In 2007, ParisTech's status changed to a higher education institution (public establishment for scientific cooperation / établissement public de coopération scientifique). It was headed by a President, assisted by an executive bureau and a secretary general and administrated by a board of directors, supported by a strategic orientation council and a scientific council. The board of directors includes one representative of each college or institute as well as researchers, faculty members, and one representative of the students.

In 2016, ParisTech became a foundation under the umbrella of Fondation ParisTech, which was founded in 2010. At first, ParisTech had 10 members. But since 2016, it comprises 7 members: AgroParisTech, Arts et Métiers ParisTech, Chimie ParisTech, Ecole des Ponts ParisTech, ESPCI Paris, Institut d'Optique Graduate School and Mines ParisTech. Since 2018, president of ParisTech is Christian Lerminiaux, president of Chimie ParisTech, vice presidents are Sophie Mougard (Ecole des Ponts) and Gilles Trystram (AgroParisTech).

Members

The member institutes of ParisTech are long-established and renowned grandes écoles, many of which were founded in the 18th century. Some deliver a high-level, broad education in sciences such as Arts et Métiers, MINES ParisTech, École des Ponts ParisTech, whereas others provide a research-focused level of expertise in selected scientific disciplines, such as AgroParisTech (agriculture and environmental sciences), Chimie ParisTech (chemistry), ESPCI Paris (physics, chemistry and biology) and Institut d'Optique Graduate School (physics and optics).

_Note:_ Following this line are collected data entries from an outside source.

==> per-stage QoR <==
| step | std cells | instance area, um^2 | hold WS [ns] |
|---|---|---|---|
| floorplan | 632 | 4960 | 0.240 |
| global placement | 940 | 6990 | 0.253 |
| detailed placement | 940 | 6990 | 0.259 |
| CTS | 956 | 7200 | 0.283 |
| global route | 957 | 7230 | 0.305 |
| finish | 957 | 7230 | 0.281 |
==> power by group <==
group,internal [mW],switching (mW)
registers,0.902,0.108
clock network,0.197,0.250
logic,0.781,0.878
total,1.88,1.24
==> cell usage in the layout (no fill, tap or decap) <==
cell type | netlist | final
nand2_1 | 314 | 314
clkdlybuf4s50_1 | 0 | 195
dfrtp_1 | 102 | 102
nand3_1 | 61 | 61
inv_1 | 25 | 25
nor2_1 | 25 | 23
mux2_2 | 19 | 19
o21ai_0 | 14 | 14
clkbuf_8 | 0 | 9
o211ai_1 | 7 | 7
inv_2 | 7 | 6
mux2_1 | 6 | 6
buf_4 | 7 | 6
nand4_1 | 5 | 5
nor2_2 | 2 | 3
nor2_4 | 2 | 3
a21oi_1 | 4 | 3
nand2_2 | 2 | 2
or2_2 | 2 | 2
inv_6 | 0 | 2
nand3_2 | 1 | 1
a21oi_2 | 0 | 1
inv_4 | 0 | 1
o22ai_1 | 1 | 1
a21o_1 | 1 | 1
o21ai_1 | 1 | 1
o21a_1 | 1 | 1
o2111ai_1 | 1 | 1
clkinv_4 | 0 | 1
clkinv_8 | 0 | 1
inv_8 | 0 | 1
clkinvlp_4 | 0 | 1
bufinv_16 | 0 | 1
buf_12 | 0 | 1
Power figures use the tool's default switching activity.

ParisTech was a former member of IDEA League, an alliance between universities in science and technology in Europe, and is still a member of the ATHENS Programme. It is a member of the CESAER, the European association of universities in science and technology.

The member colleges and institutes are:
École Nationale Supérieure d'Arts et Métiers (Arts et Métiers), founded in 1780
École nationale des ponts et chaussées (École des Ponts ParisTech), founded in 1747
Institut des sciences et industries du vivant et de l'environnement (AgroParisTech), founded in 2007 
École supérieure de physique et de chimie industrielles de la ville de Paris (ESPCI Paris), founded in 1882
École nationale supérieure de chimie de Paris (Chimie ParisTech), founded in 1896
École nationale supérieure des mines de Paris (Mines ParisTech), founded in 1783
Institut d'Optique Graduate School (SupOptique), founded in 1920

Former members:
École nationale de la statistique et de l'administration économique (ENSAE Paris), founded in 1942
École nationale supérieure des télécommunications (Télécom Paris), founded in 1878
École nationale supérieure de techniques avancées (ENSTA Paris), founded in 1741

Facts and Figures
From the official website:
1,500 teachers-researchers
12,500 students (31% of whom are international students)
1,700 PhD candidates
90,000 alumni
86 research laboratories
450 doctoral theses defended every year

Locations
AgroParisTech, Arts et Métiers, ESPCI Paris - PSL, Chimie ParisTech - PSL and MINES ParisTech - PSL are located close to one another in the Latin Quarter, the district on the left bank of the Seine where intellectual life has been thriving since the Middle Ages. However, some institutes also created additional sites on the outskirts of Paris or in other parts of the country.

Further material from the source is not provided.